A capo della struttura criminale c'erano Antonio Carzo e Vincenzo Alvaro, entrambi appartenenti a famiglie di ‘ndrangheta originarie di Cosoleto, centro in provincia di Reggio Calabria. Uno dei luogotenenti di Vincenzo Alvaro, considerato l'uomo cerniera, tra le ‘ndrine e gli imprenditori "affiliati al Clan" parla con il boss Alvaro per decidere come piegare le ditte non amiche a pagare il pizzo su un'importante opera relativa alla costruzione di un gasdotto tra il litorale e Roma: "Gli mandai l’ambasciata che una fetta di pane… una fetta di pane si deve dividere con noi, con quello dell’impianto del gas qua a Roma, quello del metano…sono quelli che passano la fibra ottica… ora quelli che passano la fibra ottica qua a Roma, il dirigente, uno è della Sirti". Gli interessi dei clan attivi sulla Capitale passavano anche per gli istituti di credito dove avevano entrature con direttori e cassieri, da cui ricevevano consigli su come eludere le indagini tecniche sui conti correnti bancari delle società che operavano attraverso i loro prestanome. Minacciato nel corso delle indagini, anche il giornalista Klaus Davi che aveva lanciato la proposta al comune di Roma di attaccare sotto la metropolitana di Roma, alcuni manifesti con le foto e i nomi dei boss calabresi che avevano interessi criminali nella Capitale.
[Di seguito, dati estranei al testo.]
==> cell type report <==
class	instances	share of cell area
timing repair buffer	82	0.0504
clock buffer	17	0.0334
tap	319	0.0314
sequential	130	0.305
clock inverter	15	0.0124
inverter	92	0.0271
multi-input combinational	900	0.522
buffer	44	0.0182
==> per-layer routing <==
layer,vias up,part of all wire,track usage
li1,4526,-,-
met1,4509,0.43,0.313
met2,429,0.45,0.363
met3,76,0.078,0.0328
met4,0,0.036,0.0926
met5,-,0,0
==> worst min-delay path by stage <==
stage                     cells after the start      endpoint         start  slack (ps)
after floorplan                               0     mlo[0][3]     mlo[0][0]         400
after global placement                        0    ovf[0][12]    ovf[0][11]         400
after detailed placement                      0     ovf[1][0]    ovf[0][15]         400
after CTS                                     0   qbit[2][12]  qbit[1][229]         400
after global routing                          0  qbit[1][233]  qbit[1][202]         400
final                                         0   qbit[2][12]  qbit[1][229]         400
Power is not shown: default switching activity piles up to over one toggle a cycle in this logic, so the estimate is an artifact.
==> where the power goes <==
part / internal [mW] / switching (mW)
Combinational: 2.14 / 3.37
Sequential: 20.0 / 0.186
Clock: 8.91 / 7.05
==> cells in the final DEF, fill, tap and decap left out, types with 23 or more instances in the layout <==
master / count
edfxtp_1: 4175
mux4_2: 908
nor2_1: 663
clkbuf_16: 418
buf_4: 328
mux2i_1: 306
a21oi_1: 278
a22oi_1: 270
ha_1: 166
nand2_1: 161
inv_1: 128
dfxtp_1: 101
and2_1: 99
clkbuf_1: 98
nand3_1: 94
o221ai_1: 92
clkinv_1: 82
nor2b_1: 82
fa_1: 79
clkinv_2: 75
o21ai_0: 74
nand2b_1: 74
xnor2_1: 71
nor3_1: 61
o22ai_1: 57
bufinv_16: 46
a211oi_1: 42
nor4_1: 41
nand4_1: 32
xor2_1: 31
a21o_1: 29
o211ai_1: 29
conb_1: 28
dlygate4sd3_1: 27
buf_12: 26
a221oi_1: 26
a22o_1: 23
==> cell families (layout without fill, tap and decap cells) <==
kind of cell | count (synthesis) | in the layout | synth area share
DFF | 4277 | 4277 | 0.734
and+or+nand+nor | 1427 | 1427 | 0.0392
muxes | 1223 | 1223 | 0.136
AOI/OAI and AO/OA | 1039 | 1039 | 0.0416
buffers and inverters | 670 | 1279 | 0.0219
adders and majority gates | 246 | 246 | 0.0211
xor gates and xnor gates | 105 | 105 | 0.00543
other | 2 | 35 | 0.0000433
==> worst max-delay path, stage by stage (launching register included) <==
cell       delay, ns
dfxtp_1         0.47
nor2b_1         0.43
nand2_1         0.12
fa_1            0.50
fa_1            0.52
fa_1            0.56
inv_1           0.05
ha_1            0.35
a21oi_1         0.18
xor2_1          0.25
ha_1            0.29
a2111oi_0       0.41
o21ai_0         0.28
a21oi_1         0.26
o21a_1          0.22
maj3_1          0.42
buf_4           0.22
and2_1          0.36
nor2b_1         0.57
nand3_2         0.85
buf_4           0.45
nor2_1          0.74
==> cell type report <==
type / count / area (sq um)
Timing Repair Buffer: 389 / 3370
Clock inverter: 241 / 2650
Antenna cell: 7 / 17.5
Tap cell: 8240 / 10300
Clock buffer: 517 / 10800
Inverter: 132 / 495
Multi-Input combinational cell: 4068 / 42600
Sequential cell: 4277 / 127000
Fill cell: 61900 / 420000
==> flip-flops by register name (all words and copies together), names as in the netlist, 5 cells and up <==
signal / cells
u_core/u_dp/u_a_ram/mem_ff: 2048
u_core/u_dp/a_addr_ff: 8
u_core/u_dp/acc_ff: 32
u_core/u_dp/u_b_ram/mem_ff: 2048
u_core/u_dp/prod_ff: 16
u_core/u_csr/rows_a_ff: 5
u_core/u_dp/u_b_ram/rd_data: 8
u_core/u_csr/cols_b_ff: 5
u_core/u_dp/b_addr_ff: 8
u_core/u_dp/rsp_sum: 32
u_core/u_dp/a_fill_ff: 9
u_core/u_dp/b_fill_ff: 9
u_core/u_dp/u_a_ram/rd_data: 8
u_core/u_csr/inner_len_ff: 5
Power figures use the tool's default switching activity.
$ cat src/rtl/core/chd_pkg.sv
package chd_pkg;

    localparam int SIZE_WIDTH_DEF = 32;

    // Decoder phases
    localparam logic [2:0] PH_SIZE = 3'd0;
    localparam logic [2:0] PH_DATA = 3'd1;
    localparam logic [2:0] PH_SKIP = 3'd2;
    localparam logic [2:0] PH_DONE = 3'd3;
    localparam logic [2:0] PH_ERR  = 3'd4;

    // Error codes
    localparam logic [1:0] ERR_NONE  = 2'd0;
    localparam logic [1:0] ERR_HEX   = 2'd1;
    localparam logic [1:0] ERR_EMPTY = 2'd2;
    localparam logic [1:0] ERR_OVF   = 2'd3;

    // Characters of the size line
    localparam logic [7:0] CH_CR    = 8'h0D;
    localparam logic [7:0] CH_LF    = 8'h0A;
    localparam logic [7:0] CH_SEMI  = 8'h3B;
    localparam logic [7:0] CH_SPACE = 8'h20;
    localparam logic [7:0] CH_TAB   = 8'h09;

    // Bytes dropped after the chunk data, and bits per hex digit
    localparam logic [1:0] SKIP_LEN   = 2'd2;
    localparam int         HEX_BITS   = 4;

    typedef struct packed {
        logic [2:0] phase;
        logic       digit_seen;
        logic       in_ext;
        logic       cr_pending;
        logic [1:0] skip_cnt;
        logic [1:0] err;
    } ctl_t;

    localparam ctl_t CTL_RESET = '{
        phase:      PH_SIZE,
        digit_seen: 1'b0,
        in_ext:     1'b0,
        cr_pending: 1'b0,
        skip_cnt:   2'd0,
        err:        ERR_NONE
    };

    typedef struct packed {
        logic [7:0] payload_byte;
        logic       payload_valid;
        logic       chunk_last;
        logic       body_done;
        logic [1:0] decode_error;
    } result_t;

    // Returns {is_hex, value}
    function automatic logic [4:0] hex_decode(input logic [7:0] c);
        logic [4:0] r;
        r = 5'd0;
        if (c >= 8'h30 && c <= 8'h39)
        begin
            r = {1'b1, 4'(c - 8'h30)};
        end
        else if (c >= 8'h61 && c <= 8'h66)
        begin
            r = {1'b1, 4'(c - 8'h57)};
        end
        else if (c >= 8'h41 && c <= 8'h46)
        begin
            r = {1'b1, 4'(c - 8'h37)};
        end
        return r;
    endfunction

endpackage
L'elenco dei locali della ‘ndrangheta
Tra le attività poste in misura di prevenzione per la successiva confisca, il bar Cellini di piazza Capecelatro a Primavalle, il "bar Pedone", di Cinecittà in via Ponzio Cominio il ristorante "Binario 96", il forno "Zio Melo", il "Fish Roma pescherie ingrosso", in via Tommaso d'Aquino, l'ex "Cornetto Cerbiatto" di via Pasquale Alecce, il salone di bellezza "Alpa" di Via Frigento, una sala scommesse e birreria Fontenuova, in via Palombarese, "Pronto Mare Roma ingrosso prodotti ittici", via Enrico Schliemann, il "Ristorante Corallo e Coratella" sempre a Fontenuova e il bar Tintoretto, all'Eur.